I think many involved in science want there not to be a God so bad, they go to almost any lengths to find a way to convince themselves he doesn't exist.
That's not how scientists think, but that IS how creationists think. They want their deity to exist so badly that they go to any lengths to convince themselves that the contradictory evidence doesn't exist. I think you're projecting.
That's one of the reasons I have a problem with evolution. If it was really true that evolution is the way different species came to be, then there shouldn't be such gaps in the fossil records. There should be smooth transition. There should be more intermediate/transitional forms between different species. It should be the norm.

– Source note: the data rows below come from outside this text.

## src/rtl/mfm_precomp.sv

```systemverilog
module mfm_precomp #(
  parameter int SLOT_CYCLES = 8,
  parameter int STEP_CYCLES = 1
) (
  input  logic clk,
  input  logic rst_n,
  input  logic dd_mode,
  input  logic pc_en,
  input  logic flag_in,
  output logic cell_take,
  output logic wr_pulse
);

  localparam int CW   = $clog2(SLOT_CYCLES);
  localparam int NOM  = SLOT_CYCLES / 2;
  localparam int LAST = SLOT_CYCLES - 1;

  logic [CW-1:0] cnt;
  logic [6:0]    win;
  logic [1:0]    lat, ear;
  logic          adj, hit;
  int            sh, target;

  assign cell_take = (int'(cnt) == LAST);
  assign lat = {win[0], win[1]};
  assign ear = {win[5], win[6]};
  assign adj = win[2] | win[4];

  always_comb begin
    case ({lat, ear})
      4'b0001: sh = 1;
      4'b0010: sh = 2;
      4'b0100: sh = -2;
      4'b0101: sh = -1;
      4'b1000: sh = -1;
      4'b1010: sh = 1;
      default: sh = 0;
    endcase
    if (!dd_mode || !pc_en || adj) sh = 0;
    target = NOM + sh * STEP_CYCLES;
  end

  assign hit = win[3] && (int'(cnt) == target);

  always_ff @(posedge clk or negedge rst_n) begin
    if (!rst_n) begin
      cnt      <= '0;
      win      <= '0;
      wr_pulse <= 1'b0;
    end else begin
      cnt      <= cell_take ? '0 : cnt + 1'b1;
      wr_pulse <= hit;
      if (cell_take) win <= {win[5:0], flag_in};
    end
  end


  pulse_width_chk: assert property (@(posedge clk) disable iff (!rst_n)
    wr_pulse |=> !wr_pulse);


  take_wrap_chk: assert property (@(posedge clk) disable iff (!rst_n)
    $past(cell_take) |-> (cnt == '0 && !cell_take));


  pulse_range_chk: assert property (@(posedge clk) disable iff (!rst_n)
    wr_pulse |-> (int'(cnt) >= NOM - 2*STEP_CYCLES + 1 && int'(cnt) <= NOM + 2*STEP_CYCLES + 1));


  plain_pos_chk: assert property (@(posedge clk) disable iff (!rst_n)
    (wr_pulse && $past(!dd_mode || !pc_en)) |-> int'(cnt) == NOM + 1);

endmodule

```

## config.mk

```make
export PLATFORM = sky130hd
export DESIGN_NAME = mfm_precomp
export DESIGN_NICKNAME = d
export VERILOG_FILES = /design/src/rtl/mfm_precomp.sv
export SDC_FILE = /design/constraint.sdc
export NUM_CORES = 1
export LEC_CHECK = 0
export BUFFER_PORTS_ARGS = -buffer_cell sky130_fd_sc_hd__buf_2
export CAP_MARGIN = 0
export CORE_AREA = 2 2 39 41
export DETAILED_ROUTE_END_ITERATION = 8
export DIE_AREA = 0 0 41 43
export PLACE_DENSITY_LB_ADDON = 0.25
export SLEW_MARGIN = 20
export SYNTH_ARGS = -nofsm -noshare
export SYNTH_HDL_FRONTEND = slang
export SYNTH_SLANG_ARGS = --single-unit
export TNS_END_PERCENT = 20
```

## constraint.sdc

```tcl
create_clock -name clk -period 3.4 [get_ports clk]
set_input_delay 0.68 -clock clk [delete_from_list [all_inputs] [get_ports clk]]
set_output_delay 0.68 -clock clk [all_outputs]
set_load 0.01 [all_outputs]
```

# Word level (Yosys, flattened, before mapping)
# Index checks and enable logic that the tools add are counted.
# Widths: inputs -> output; s select.
# word_totals
regBits	11
output_inout_bits	2
wordCells	24
# classes
add_sub_neg	2
eq_ne	8
mux	3
n_bitwise	1
reduce_logical	7
# op_table
cell	n
$pmux 32 s4	1
$add 4x32->32 const A	1
$eq 4x32->1	1
$mux 32	1
$eq 4x3->1 const B	2
$eq 4x4->1 const B	2
$eq 4x1->1 const B	1
$eq 4x2->1 const B	1
$reduce_or 2->1	2
$add 3x1->3 const B	1
$eq 3x1->1 const B	1
$mux 3	1
$logic_not 1->1	2
$logic_or 1x1->1	2
$logic_and 1x1->1	1
$or 1x1->1	1

# Depth between registers and ports, before layout
# depth
depth_word	7
mapped_depth	5

# Worst setup path before layout
# No wires, ideal clock.
# synth_path
path_type	register -> register
startpoint	register cnt[0]
endpoint	register win[0]
setup_time_ns	0.125
arrival_ns	1.369
t_required_ns	3.275
path_slack_ns	1.906
stages_incl_launch_ff	5
cell_sequence	dfrtp_1 > ha_1 > ha_1 > clkbuf_1 > mux2_2
# synth_via
elab_chain_cells	1
# synth_rtl
element	line	rtl
from (decl)	18	logic [CW-1:0] cnt;
from (signal assigned)	51	cnt <= cell_take ? '0 : cnt + 1'b1;
$eq 3x1->1	24	assign cell_take = (int'(cnt) == LAST);
via cell_take	10	output logic cell_take,
to (signal assigned)	53	if (cell_take) win <= {win[5:0], flag_in};
to (decl)	19	logic [6:0] win;
# The timed path passes the listed nets, and every way through them passes these cells.
# A chain may end at the register's enable or synchronous reset.

# Final worst setup path
# layout_path
startpoint	register cnt[0]
endpoint	output port cell_take
# layout_via
elab_chain_cells	1
# layout_rtl
element	line
$eq 3x1->1	24
to (decl)	10
# No other way between the ends.

==> flow_summary.toml <==
[placement]
pre_cts_ws_ns = 1.59
place_congestion = 0.733
io_buffers = 6
dp_hpwl_um = 662
placed_cell_area_um2 = 561

[grt]
grt.overflow.total = 0
antenna_found_initial = 0
grt_max_degree = 12
grt_pass1_vias = 357
track_usage_pct = 12.9
grt_pass1_wl_um = 1500

[worst_setup_path]
required_ns = 2.72
start_kind = "register"
critPathKind = "reg -> out"
cp.arrival_ns = 1.41
crit_path_end_kind = "output port"
crit_fanout = 11

[detailed_routing]
antenna_left = 0
vias_per_cell = 5.31
num_vias = 345
drtIter0Drc = 8
first_pass_iters = 4
wl_per_cell_um = 13.4
wl_um = 869
drc_errors = 0

[power_and_ir_drop]
intPower_w = 0.000184
p_leak_nw = 0.260
power_w = 0.000238
swShare_pct = 22.6
sequentialPowerShare_pct = 58.4
switchingPower_w = 0.0000537
clkPwrFrac_pct = 36.4
power_frac_comb_pct = 5.3
p_per_area_nw_per_um2 = 405
peakVddDrop_mv = 0.224

[floorplanning]
fp.dieW_um = 41
die_h_um = 43
num_rows = 14
start_util_pct = 37.2
die_area_um2 = 1760
core_um2 = 1380
io_pins = 7

[layout]
final_common_cell = "dfrtp_1"
num-nets-final = 57
seqCellArea_um2 = 275
diodes = 0
multi_input_area_um2 = 228
final_cell_mix = "dfrtp_1, buf_2, mux2_2"
final_area_um2 = 588
fillers = 148
area.growth.synth_to_final_pct = 14.4
drive_gt1_share_pct = 38.8

[synth]
yosys_warnings = 0
synth_area_per_cell_um2 = 12.9
ys_types = 17
syn_area_um2 = 514
synth_seq_area_share_pct = 53.5
ys_seq_elements = 11
synth_nets = 47
synthCells = 40

[clock_tree]
cts_resized = 0
cts_root_buf = "clkbuf_4"
cts.clk_slew.worst_paths_ns = 0.07
cts_sinks = 11
cts_buffers = 3
hold_buffers = 0
cts_setup_buffers = 0
clockBufferDepth = 2
worstSkewPairLatency_ns = 0.26
htree_levels = 1
cts_tree = "done"

[timing]
tns_ns = 0
hold_viol_final = 0
rsz0062_at_grt = "false"
setup_ws_ns = 1.31
drv_slew = 0
relSlewSlack_pct = 73.0
period_needed_ns = 2.09
worstMarginPinSlew_ns = 0.405
fin_crit_sh_pct = 61.5
setup_viol_count_final = 0
skew_ns = 0.000540
fmax_mhz = 478

[run_status]
outcome = "complete, no violations"

[job]
drv_cap = 0

[worst_hold_path]
hold_class = "in -> async"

You're not qualified to determine what gaps are too large or how large they should be. Neither am I. We would have to know how likely it is for any given creature to become a fossil, what fraction of fossils have survived to the present, and what fraction of those are found.
You can't prove that. It's only speculation.
Even were that the case, why is that a problem for a creationist? That's the currency of a creationist's belief - speculation. He believes things that he can't demonstrate. Your previous comment about the size of the gaps in the fossil record was just speculation. And this is a good illustration of what I just said about creationists going to any lengths to deny the science, including introducing a double standard for religious and scientific belief. That cannot be justified.
Regarding your use of the word
prove, you've probably been told that little is proven in science. The standard is demonstration beyond reasonable doubt, which has been done. The theory is correct beyond reasonable doubt. Those rejecting it don't have valid (properly reasoned) arguments. Their doubt is unrelated to reason, thus not a reasonable doubt. They are unreasonable doubts.
As an exercise, think about what would become the new paradigm if the theory were falsified and how unreasonable it would be to believe that that was the case before falsifying the theory. You've still got to explain all of the evidence that we would then know didn't get there by blind forces of nature.
Let me give you a hint with an analogy. Suppose that we have mountains of evidence that a certain suspect was guilty of a particular murder - DNA, fingerprints, eyewitness accounts, closed circuit TV, ballistics, etc.. all pointing to the same suspect, who was convicted. Then one day, something is uncovered that falsifies the verdict, whatever that might be, and we now know that the theory of the murder was wrong. What's the new paradigm? It's fraud. Somebody went to great pains to deceive, perhaps the police, perhaps enemies of the suspect.
So what do you suppose the new paradigm would become? Biblical creationism? That's ruled out by the existing evidence, which would now need to be reinterpreted in the light of the falsifying find, but that doesn't resuscitate biblical creationism. It would, however resuscitate creationism by a deceptive creator or creators (fraud again), but not the kind humanity could have perpetrated, as some of that evidence is in the DNA and some fossil evidence will eventually be found as the ice caps melt away. Man couldn't have engineered either of those.
So who did? The default paradigm would be that the earth had been visited by a race of superhuman extraterrestrials that themselves arose through naturalistic processes (abiogenesis and evolution) orchestrated a massive fraud, or a supernatural explanation with supernatural deceivers. The latter would still be an unreasonable doubt given the absence of evidence for supernaturalism and the lack of need to invoke it over a naturalistic hypothesis, which though presently also unreasonable to believe, would become the leading hypothesis if the theory were falsified.
I must also say that question about leprechauns is ridiculous
Not to an atheist or even an enlightened theist who understands that the evidence doesn't support his beliefs but chooses to hold them any way presumably because it's comforting or familiar.
This is an interesting phenomenon to me - the believer who is offended by having his deity compared to other things believed in by faith. It's predictable that some theists would feel this way to anybody that can imagine what it's like to be a zealous one.
And should the atheist be offended that you call this analogy ridiculous? I doubt any are. Can you not see how the world looks to him the way he can see how it looks to you? Are you unable to see how a leprechaun and a god are equivalent to an atheist, assuming that he is also an aleprechaunist, and that he is not trying to offend you?
What other insufficiently evidenced character that people have believed exists but which you don't believe in could the atheist compare your god to that wouldn't be ridiculous in your estimation? A ghost (assuming that you don't believe in their existence)? Another god, but one that you reject, like Zeus or Odin? Whatever the answer, substitute that for leprechaun.